Vitosha Boulevard – Where Sofia Comes Alive

A short walk from the mosque took me to Vitosha Boulevard, Sofia’s iconic day-to-night street. Named after nearby Vitosha Mountain, the boulevard has a rich history—from humble one-storey Ottoman-era houses to grand buildings from the interwar period. Today, it’s packed with shops, cafés, and life.

Travel Moments: Postcard Drama & Price Wars

I tried to buy postcards at one shop for 3 BGN, but they couldn’t break a 50 BGN note. Further down the street, I found the same cards—double the price at 6 BGN! When I mentioned the cheaper price nearby, the shopkeeper didn’t seem to care. Lesson learned: sometimes going back is worth it.

Off the Beaten Path:

Turkish Barracks and Historical Echoes

I spotted golden roofs in the distance and decided to follow them. Along the way, I stumbled across remnants of Turkish Barracks from the 16th century. These dungeons once held Bulgarian revolutionaries, including Vassil Levsky, who was led from nearby artillery barracks to his execution. His name still echoes as a national symbol of freedom.

Sofia’s Spiritual Icons

St. Alexander Nevsky Cathedral

This monumental cathedral was built in memory of Bulgaria’s victory over Ottoman rule. The gold-plated dome stands 45 metres (148 ft) tall (53 metres including the cross). Inside, twelve massive bells—one weighing 12 tons—fill the basilica with sound.

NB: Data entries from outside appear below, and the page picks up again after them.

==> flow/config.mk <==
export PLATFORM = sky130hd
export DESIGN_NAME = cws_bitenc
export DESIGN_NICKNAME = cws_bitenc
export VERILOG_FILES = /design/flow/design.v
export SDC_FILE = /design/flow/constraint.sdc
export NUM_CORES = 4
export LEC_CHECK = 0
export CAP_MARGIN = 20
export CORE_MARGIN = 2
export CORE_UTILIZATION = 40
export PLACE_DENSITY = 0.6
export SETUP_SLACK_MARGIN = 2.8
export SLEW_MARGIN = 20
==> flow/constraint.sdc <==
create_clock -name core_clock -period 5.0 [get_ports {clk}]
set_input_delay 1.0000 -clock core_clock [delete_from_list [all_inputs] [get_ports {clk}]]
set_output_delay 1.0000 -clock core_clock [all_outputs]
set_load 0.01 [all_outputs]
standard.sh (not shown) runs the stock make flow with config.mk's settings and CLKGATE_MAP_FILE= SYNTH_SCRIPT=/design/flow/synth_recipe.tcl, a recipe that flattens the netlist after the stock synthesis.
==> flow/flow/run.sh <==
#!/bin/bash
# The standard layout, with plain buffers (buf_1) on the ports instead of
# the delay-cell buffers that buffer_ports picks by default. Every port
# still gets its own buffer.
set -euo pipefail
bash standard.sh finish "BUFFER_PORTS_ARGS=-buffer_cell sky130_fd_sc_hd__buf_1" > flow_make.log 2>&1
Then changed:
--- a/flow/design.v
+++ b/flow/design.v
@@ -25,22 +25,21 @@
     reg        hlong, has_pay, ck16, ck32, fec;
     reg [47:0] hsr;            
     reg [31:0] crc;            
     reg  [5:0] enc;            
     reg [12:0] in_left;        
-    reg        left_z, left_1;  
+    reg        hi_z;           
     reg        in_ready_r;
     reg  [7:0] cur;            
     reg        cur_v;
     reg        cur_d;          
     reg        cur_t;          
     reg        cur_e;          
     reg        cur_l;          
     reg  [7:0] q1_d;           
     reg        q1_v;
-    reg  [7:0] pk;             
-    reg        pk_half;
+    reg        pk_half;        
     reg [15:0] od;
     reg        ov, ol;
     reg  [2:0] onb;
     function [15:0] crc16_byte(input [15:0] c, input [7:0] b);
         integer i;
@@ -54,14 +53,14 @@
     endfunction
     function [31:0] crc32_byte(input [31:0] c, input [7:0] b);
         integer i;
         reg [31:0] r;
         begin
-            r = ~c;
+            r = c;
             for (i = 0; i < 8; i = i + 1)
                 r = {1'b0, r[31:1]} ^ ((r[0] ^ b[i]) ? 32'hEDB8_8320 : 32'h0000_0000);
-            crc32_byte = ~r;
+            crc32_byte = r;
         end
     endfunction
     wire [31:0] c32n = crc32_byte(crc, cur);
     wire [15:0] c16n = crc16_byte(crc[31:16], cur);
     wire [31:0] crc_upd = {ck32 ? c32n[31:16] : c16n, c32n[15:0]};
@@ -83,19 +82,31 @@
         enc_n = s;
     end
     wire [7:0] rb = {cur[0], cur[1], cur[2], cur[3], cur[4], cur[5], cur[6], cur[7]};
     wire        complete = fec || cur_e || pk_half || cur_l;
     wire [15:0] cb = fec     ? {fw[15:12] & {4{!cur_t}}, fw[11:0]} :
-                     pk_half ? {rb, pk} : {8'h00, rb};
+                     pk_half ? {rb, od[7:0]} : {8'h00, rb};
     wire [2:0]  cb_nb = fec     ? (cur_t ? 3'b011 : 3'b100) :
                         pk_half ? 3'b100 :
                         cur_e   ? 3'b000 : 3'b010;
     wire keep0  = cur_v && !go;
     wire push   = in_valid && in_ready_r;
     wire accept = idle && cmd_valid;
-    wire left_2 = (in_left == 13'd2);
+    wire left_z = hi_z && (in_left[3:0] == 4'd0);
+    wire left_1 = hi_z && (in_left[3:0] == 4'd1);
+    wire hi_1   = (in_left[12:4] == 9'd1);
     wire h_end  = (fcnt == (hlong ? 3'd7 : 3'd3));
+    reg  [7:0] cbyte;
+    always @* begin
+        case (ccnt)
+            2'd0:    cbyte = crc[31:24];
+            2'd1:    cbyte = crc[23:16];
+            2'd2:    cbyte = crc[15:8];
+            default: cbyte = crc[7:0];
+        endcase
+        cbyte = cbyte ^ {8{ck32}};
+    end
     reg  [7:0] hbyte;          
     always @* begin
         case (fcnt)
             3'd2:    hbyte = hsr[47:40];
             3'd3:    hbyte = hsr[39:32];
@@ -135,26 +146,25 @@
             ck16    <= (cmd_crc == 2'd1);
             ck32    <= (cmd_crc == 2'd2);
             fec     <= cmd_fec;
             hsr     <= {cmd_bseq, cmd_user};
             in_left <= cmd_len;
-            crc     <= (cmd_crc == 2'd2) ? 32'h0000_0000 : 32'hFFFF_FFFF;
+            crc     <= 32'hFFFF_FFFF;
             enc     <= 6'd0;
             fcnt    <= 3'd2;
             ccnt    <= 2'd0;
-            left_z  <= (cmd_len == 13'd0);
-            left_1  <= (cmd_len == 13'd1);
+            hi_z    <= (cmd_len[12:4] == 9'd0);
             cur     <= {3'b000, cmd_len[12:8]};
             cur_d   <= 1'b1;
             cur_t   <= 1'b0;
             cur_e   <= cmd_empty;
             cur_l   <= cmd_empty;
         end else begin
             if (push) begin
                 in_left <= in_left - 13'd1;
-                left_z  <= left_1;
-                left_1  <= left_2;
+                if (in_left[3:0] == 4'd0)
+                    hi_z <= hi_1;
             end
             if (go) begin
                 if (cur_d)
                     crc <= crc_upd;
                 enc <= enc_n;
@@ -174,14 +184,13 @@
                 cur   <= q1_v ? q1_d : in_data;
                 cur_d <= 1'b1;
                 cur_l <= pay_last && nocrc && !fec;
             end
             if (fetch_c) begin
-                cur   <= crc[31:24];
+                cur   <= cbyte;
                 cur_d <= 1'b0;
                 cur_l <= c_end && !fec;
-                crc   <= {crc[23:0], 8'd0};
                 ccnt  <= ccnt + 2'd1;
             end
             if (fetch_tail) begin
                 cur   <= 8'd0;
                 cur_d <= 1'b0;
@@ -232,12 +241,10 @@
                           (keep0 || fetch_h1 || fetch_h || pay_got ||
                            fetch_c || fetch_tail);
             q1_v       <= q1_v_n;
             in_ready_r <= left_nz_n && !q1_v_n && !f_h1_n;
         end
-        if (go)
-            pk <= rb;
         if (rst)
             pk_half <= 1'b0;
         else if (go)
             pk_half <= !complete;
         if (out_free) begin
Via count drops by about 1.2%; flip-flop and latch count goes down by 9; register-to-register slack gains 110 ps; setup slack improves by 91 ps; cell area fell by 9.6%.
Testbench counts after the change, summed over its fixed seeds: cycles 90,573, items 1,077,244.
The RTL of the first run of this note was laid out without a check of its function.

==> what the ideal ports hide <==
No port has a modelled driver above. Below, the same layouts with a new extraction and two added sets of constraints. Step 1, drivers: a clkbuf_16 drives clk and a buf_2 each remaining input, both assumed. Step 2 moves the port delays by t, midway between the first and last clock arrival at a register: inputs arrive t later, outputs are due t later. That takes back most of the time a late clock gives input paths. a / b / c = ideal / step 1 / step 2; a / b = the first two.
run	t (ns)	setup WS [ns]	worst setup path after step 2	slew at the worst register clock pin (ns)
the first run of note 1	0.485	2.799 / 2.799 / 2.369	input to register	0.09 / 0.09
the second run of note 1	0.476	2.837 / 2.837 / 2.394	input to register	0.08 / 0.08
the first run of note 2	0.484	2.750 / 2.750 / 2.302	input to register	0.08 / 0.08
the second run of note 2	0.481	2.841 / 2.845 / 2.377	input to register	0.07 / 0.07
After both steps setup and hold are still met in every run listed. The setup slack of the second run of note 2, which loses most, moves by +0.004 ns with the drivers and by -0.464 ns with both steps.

The building is a patchwork of European craftsmanship:

Marble from Munich

Metal gates from Vienna

Mosaics from Venice

Lighting fixtures from Berlin

It’s not just stunning—it’s a symbol of Bulgaria’s pan-European legacy.

Church of St. Nicholas

Tucked nearby is the St. Nicholas Church, heavily influenced by Russian Orthodox design. Built on the site of ancient Roman palace ruins, this small but beloved chapel dates back to the 13th century. Each year, locals flock here for blessings, especially on December 6, the feast day of St. Nicholas.

A Quiet Evening in a Tense City

I’m now sitting outside in the cold finishing up this blog. Most bars and restaurants are closed until 7 PM due to the protest, and the city feels unusually quiet. People are leaving town early, and I hope the demonstration sends a clear message to the government.

Final Thoughts

Today was less about being a tourist and more about experiencing Sofia—its history, its people, its small frustrations, and its resilience. Travel isn’t just about seeing sights; it’s about understanding place, people, and culture—and sometimes, about influencing others to care too.